# Task goal
Whichever lines include the word "state", copy them as they appear in the data.

# Data listing
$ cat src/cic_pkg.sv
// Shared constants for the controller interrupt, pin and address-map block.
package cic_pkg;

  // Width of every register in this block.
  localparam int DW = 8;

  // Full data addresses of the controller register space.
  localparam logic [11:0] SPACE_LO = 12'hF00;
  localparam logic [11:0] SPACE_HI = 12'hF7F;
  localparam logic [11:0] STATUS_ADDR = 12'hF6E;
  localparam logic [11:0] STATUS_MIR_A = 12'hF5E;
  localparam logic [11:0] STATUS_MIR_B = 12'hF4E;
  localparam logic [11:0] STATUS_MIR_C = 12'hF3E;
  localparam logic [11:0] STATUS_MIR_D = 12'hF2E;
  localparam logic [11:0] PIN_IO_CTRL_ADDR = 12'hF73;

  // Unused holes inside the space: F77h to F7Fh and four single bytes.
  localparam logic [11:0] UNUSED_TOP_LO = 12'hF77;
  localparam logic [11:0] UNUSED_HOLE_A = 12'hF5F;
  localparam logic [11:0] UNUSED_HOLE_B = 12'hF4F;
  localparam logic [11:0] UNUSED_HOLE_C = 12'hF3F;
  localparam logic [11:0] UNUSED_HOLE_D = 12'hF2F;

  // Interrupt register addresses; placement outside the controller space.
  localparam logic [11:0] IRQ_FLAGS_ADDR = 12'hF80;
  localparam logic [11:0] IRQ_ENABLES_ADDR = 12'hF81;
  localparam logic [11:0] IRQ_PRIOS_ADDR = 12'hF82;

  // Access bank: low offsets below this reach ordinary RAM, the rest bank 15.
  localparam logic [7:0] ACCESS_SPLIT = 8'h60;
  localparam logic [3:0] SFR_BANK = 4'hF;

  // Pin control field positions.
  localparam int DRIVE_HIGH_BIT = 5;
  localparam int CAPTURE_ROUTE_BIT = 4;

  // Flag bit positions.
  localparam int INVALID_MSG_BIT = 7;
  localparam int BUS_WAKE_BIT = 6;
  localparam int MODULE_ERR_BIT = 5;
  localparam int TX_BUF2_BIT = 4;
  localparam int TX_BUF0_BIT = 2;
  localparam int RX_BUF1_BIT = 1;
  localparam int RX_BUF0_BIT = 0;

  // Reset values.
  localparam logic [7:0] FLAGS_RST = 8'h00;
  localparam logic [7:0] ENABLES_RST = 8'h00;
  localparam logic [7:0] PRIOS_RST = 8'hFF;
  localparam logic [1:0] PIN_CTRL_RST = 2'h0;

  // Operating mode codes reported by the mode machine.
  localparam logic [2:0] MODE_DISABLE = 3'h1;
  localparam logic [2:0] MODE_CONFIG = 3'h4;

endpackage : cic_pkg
==
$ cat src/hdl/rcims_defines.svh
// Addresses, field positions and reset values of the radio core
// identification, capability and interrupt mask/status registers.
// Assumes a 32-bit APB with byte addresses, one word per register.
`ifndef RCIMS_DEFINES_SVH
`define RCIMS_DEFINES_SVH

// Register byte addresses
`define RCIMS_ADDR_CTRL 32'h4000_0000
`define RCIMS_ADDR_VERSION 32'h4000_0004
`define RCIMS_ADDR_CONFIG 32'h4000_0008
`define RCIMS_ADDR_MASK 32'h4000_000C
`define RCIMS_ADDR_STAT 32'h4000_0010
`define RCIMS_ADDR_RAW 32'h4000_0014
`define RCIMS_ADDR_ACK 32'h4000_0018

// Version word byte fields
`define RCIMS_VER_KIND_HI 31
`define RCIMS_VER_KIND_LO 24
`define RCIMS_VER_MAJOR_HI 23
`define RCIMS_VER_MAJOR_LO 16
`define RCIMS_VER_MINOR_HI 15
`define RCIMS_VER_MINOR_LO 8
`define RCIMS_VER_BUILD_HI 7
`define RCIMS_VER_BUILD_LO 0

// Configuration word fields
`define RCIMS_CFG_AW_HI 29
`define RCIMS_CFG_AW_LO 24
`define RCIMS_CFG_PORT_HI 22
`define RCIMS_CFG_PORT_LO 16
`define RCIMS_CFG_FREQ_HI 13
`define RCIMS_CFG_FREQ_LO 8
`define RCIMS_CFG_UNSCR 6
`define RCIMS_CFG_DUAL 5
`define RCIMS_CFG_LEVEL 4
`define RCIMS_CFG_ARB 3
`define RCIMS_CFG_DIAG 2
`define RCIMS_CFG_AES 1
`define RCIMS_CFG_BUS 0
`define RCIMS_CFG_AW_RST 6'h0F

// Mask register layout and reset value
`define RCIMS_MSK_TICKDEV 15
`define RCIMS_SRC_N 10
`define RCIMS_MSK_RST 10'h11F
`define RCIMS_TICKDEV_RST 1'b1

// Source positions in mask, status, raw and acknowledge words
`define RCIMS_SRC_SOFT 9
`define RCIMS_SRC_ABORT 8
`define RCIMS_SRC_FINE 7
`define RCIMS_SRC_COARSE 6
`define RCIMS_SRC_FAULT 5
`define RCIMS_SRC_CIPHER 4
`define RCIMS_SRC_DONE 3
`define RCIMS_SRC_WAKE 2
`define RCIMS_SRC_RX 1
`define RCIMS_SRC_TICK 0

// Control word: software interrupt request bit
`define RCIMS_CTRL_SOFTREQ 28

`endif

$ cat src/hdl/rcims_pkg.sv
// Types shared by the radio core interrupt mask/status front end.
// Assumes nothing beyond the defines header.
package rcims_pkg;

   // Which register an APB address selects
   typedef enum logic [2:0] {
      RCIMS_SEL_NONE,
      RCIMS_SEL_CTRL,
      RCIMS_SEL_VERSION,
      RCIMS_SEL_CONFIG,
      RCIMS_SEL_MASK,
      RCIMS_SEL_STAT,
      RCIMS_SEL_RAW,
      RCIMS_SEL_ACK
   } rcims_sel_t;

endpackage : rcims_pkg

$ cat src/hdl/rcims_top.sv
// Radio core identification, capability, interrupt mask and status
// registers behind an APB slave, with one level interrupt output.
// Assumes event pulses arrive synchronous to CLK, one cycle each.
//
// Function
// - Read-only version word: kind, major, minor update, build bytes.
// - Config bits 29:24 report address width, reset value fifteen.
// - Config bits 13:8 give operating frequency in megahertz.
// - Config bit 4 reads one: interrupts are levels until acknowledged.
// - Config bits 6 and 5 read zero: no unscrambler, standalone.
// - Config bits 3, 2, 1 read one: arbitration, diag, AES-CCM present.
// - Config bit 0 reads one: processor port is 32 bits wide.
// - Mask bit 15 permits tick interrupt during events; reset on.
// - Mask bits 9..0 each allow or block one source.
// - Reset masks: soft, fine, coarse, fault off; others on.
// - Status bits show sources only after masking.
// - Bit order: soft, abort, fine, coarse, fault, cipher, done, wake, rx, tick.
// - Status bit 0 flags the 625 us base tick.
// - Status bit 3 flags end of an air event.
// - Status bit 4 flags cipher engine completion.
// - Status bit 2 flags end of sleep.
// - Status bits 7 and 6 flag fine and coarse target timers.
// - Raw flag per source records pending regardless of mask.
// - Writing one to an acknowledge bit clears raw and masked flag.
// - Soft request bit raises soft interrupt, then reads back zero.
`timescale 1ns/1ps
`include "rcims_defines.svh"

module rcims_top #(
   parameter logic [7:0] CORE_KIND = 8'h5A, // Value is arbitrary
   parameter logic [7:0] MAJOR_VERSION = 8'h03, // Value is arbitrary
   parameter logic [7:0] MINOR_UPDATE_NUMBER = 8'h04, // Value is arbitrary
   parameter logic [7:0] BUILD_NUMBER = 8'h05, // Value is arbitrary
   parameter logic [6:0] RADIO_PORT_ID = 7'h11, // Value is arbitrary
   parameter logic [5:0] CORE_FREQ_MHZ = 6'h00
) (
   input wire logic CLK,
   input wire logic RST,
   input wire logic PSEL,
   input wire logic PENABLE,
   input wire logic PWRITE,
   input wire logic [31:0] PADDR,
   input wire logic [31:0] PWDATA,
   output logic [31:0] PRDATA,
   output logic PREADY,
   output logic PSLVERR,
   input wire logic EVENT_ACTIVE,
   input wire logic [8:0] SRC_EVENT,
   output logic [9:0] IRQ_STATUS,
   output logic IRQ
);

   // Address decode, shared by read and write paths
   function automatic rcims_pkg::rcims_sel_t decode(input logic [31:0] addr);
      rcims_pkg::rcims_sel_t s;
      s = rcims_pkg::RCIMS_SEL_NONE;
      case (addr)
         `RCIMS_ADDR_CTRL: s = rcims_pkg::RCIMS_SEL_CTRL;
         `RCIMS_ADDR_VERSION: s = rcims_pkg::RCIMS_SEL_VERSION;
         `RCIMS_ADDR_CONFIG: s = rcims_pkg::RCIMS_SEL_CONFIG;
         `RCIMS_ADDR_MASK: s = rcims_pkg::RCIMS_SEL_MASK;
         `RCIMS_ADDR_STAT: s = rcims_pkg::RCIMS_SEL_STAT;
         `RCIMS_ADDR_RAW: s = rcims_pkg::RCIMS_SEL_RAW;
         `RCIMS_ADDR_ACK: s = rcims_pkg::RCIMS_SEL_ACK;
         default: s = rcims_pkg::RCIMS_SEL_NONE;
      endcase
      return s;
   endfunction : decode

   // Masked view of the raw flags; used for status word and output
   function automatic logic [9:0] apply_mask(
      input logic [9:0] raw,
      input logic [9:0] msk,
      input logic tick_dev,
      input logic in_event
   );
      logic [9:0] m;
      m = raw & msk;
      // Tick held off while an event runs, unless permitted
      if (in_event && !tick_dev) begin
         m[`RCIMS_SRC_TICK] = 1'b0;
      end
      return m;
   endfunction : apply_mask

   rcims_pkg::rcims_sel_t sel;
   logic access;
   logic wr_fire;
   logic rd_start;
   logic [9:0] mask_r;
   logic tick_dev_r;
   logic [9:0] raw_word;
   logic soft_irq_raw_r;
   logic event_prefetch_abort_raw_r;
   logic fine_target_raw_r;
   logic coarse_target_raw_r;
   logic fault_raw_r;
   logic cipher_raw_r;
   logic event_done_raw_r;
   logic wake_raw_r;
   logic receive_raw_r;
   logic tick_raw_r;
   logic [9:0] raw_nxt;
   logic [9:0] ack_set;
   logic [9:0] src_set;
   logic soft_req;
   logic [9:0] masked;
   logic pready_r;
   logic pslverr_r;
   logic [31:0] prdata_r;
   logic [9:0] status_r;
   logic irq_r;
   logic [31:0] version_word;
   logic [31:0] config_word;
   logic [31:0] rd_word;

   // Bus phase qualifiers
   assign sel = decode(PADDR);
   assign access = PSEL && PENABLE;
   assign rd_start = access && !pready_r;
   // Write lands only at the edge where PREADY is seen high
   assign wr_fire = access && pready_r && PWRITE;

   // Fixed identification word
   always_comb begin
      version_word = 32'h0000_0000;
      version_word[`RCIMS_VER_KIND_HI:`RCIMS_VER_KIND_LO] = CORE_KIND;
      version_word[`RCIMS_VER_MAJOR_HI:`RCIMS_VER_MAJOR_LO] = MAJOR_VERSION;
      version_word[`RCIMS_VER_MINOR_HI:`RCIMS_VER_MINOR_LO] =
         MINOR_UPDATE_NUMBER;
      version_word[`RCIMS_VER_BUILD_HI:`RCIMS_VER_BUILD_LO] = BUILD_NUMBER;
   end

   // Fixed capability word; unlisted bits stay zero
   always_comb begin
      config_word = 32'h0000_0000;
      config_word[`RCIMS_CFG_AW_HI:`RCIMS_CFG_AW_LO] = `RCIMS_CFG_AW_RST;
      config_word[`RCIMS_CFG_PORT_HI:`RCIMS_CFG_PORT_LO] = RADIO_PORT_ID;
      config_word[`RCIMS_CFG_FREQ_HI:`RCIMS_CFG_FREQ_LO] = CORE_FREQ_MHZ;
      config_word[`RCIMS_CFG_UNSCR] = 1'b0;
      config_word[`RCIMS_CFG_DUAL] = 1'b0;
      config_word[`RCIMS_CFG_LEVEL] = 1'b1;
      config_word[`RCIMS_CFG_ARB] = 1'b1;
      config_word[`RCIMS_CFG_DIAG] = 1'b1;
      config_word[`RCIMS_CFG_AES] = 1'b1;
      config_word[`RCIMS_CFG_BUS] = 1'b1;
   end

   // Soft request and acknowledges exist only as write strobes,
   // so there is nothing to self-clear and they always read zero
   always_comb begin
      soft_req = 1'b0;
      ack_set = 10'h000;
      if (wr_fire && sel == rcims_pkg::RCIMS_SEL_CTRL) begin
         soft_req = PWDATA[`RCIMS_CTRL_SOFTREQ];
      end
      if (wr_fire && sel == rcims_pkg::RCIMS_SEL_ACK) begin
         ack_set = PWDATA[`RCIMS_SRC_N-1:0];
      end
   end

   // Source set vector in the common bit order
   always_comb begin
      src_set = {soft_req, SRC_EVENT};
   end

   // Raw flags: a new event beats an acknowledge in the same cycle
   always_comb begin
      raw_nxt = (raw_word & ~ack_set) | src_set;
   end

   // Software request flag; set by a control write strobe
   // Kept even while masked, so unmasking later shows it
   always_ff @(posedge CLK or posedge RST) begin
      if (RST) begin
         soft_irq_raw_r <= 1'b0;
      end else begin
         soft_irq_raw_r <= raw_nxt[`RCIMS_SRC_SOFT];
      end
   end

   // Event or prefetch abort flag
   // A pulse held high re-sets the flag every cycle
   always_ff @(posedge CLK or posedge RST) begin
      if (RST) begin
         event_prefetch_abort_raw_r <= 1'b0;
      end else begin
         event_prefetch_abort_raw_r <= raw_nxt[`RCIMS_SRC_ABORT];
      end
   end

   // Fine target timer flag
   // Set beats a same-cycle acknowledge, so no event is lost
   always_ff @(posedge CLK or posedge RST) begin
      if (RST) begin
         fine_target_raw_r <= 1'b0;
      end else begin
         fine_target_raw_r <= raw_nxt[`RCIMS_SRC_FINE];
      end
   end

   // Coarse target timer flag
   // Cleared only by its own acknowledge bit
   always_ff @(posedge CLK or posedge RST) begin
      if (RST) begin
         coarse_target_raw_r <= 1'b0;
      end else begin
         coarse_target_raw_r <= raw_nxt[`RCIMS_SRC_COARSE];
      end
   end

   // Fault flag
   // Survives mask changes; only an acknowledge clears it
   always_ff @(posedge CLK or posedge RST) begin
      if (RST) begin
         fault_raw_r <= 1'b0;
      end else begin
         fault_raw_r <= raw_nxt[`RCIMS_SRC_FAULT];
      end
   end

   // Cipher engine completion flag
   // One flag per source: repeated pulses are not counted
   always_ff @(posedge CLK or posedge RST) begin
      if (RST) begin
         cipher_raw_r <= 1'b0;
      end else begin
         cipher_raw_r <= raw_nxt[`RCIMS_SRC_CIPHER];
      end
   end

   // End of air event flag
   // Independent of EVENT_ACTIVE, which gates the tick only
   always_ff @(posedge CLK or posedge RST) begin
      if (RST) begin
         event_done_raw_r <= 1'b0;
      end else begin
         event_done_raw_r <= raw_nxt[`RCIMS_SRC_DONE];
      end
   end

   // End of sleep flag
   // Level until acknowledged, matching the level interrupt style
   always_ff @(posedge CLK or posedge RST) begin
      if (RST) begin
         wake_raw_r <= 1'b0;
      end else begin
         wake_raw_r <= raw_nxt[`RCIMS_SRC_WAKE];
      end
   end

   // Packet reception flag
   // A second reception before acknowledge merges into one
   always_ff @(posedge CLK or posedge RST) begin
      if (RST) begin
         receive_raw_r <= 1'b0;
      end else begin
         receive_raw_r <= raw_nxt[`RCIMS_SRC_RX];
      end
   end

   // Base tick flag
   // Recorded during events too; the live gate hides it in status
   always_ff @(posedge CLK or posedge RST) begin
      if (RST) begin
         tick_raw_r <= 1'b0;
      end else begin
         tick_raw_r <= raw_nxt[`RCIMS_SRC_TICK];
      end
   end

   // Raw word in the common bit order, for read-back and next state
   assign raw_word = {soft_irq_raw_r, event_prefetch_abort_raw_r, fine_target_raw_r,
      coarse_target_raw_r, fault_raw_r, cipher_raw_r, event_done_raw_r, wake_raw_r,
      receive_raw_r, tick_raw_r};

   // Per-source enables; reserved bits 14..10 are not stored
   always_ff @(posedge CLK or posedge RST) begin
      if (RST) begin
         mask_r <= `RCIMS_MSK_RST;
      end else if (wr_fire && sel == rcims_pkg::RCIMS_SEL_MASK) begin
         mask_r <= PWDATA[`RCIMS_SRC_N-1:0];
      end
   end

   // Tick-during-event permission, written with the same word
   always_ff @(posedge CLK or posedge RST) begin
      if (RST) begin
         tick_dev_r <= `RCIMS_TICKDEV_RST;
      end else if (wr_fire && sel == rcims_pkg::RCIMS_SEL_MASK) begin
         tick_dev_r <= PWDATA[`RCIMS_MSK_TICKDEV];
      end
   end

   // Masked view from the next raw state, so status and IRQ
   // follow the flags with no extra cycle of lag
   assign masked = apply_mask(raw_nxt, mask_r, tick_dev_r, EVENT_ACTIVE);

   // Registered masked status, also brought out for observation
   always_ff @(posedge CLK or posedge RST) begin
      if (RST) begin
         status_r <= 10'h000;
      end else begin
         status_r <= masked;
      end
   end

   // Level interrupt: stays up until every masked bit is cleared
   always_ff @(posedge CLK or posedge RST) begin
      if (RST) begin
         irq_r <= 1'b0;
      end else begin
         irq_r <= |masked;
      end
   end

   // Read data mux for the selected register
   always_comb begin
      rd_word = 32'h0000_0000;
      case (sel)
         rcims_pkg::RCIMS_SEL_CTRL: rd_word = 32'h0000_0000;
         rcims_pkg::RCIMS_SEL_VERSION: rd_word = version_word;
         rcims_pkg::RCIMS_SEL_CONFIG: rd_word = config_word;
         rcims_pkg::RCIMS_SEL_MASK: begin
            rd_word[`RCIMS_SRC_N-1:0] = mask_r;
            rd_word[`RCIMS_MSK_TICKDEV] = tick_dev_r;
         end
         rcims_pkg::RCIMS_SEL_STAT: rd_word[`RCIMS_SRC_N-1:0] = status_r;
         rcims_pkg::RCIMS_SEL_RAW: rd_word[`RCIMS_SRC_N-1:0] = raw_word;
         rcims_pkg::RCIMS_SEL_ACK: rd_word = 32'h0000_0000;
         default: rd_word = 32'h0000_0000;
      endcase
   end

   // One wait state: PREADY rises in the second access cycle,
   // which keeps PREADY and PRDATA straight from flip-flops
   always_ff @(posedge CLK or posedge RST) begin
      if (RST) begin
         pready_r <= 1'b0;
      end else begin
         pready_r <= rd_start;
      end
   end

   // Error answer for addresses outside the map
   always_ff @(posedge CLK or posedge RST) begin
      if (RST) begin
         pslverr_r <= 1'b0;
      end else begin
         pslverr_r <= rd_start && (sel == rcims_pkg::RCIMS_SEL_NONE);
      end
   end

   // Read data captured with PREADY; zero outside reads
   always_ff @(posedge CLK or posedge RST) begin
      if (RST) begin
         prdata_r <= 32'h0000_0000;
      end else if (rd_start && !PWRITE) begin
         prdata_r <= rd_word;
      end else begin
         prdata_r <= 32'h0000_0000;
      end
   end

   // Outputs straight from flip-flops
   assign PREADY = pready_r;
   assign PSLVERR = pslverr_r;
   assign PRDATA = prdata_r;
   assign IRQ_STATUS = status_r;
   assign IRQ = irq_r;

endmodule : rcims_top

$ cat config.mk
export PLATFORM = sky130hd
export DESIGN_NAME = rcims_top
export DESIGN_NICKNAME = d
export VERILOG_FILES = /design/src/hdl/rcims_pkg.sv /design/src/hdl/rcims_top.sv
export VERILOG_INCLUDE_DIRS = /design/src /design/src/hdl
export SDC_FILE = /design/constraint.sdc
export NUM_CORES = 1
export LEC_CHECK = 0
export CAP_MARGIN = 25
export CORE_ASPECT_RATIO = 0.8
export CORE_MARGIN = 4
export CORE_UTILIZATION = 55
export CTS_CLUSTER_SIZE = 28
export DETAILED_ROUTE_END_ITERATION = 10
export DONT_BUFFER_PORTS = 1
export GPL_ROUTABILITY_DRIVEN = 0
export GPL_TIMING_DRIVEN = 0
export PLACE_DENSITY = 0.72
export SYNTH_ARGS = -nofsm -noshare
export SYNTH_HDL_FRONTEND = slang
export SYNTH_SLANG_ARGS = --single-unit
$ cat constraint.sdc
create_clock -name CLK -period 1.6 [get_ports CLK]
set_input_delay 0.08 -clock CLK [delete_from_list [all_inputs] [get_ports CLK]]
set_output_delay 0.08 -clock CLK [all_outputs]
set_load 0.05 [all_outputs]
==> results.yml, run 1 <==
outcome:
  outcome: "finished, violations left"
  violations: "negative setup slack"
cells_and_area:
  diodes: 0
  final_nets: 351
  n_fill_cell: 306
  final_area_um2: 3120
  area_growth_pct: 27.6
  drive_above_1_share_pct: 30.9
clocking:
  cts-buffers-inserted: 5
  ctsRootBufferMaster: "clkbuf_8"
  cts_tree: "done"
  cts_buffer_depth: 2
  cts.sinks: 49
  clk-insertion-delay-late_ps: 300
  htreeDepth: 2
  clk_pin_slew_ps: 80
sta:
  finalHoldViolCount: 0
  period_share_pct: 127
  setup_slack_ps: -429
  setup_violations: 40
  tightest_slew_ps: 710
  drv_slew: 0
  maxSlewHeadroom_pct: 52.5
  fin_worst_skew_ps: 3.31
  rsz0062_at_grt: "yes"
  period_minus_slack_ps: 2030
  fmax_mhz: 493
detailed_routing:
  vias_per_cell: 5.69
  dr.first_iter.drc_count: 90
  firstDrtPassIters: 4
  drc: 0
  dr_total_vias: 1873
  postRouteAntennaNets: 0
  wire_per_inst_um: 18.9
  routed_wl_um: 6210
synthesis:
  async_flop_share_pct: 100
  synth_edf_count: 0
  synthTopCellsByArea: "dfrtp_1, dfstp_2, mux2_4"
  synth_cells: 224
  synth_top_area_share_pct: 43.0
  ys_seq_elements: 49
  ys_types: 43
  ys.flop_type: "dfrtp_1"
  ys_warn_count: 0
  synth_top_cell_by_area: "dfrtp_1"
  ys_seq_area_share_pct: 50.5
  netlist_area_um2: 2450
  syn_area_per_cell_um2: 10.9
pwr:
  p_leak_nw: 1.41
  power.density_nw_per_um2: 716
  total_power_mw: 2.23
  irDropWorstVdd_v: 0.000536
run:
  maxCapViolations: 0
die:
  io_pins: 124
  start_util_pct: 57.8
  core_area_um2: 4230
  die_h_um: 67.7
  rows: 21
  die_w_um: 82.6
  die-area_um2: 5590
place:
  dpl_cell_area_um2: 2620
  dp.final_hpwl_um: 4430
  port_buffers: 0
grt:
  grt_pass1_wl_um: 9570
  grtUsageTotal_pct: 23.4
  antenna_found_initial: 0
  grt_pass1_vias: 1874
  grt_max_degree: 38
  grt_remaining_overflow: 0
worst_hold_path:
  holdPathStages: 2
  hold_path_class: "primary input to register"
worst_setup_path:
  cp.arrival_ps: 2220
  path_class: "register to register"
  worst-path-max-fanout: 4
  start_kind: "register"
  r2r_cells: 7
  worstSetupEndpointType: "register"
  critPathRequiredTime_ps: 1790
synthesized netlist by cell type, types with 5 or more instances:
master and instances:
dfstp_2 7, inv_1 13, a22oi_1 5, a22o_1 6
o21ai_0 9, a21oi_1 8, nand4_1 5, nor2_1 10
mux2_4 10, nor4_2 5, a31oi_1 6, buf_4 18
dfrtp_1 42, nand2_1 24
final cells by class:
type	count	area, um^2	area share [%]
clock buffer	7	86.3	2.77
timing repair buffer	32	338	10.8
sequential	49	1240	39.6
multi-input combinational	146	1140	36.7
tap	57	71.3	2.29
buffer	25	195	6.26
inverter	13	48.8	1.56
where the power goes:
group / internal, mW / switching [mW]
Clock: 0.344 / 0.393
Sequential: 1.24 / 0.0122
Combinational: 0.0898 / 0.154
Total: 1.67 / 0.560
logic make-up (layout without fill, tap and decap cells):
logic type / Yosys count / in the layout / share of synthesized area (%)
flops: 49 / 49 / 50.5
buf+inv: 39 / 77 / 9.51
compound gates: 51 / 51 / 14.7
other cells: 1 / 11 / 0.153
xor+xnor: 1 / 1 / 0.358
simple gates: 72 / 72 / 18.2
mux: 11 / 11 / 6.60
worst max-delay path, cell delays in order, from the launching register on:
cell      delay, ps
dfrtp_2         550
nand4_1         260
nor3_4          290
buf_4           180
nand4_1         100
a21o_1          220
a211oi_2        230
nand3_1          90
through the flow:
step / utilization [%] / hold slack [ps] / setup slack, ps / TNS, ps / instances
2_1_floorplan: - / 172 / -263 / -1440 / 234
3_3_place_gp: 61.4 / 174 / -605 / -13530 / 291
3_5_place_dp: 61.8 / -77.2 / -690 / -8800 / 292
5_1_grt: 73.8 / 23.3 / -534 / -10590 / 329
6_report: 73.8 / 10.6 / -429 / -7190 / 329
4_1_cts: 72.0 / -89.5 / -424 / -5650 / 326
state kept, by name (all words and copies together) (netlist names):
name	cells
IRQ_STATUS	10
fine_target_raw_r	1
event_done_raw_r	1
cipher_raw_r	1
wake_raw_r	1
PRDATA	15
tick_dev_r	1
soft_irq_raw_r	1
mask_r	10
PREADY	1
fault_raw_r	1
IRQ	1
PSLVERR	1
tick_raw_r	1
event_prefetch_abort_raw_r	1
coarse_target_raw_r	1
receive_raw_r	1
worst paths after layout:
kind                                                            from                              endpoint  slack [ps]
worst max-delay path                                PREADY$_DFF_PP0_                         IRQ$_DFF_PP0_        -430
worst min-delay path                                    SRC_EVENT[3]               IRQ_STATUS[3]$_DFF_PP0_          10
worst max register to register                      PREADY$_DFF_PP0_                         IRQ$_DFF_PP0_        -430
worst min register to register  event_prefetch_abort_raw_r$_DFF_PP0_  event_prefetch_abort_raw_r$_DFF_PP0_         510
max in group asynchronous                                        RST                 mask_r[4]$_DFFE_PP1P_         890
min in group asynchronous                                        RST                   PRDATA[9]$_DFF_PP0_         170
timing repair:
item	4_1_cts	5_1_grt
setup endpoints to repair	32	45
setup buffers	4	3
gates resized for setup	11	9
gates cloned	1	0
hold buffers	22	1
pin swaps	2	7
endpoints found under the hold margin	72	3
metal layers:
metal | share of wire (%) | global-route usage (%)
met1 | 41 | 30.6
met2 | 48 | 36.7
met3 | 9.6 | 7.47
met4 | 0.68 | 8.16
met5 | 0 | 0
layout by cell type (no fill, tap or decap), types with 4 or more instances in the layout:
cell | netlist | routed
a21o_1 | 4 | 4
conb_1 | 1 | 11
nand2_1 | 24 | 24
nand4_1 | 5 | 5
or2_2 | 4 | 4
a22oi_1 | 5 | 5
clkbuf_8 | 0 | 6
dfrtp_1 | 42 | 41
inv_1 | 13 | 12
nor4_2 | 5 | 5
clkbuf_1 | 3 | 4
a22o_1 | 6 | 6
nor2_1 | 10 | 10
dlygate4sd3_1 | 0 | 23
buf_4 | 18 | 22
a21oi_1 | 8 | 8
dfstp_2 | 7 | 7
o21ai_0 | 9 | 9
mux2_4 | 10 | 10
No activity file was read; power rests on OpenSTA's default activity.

# Written reply
   // Raw word in the common bit order, for read-back and next state
   // Masked view from the next raw state, so status and IRQ
   // One wait state: PREADY rises in the second access cycle,
state kept, by name (all words and copies together) (netlist names):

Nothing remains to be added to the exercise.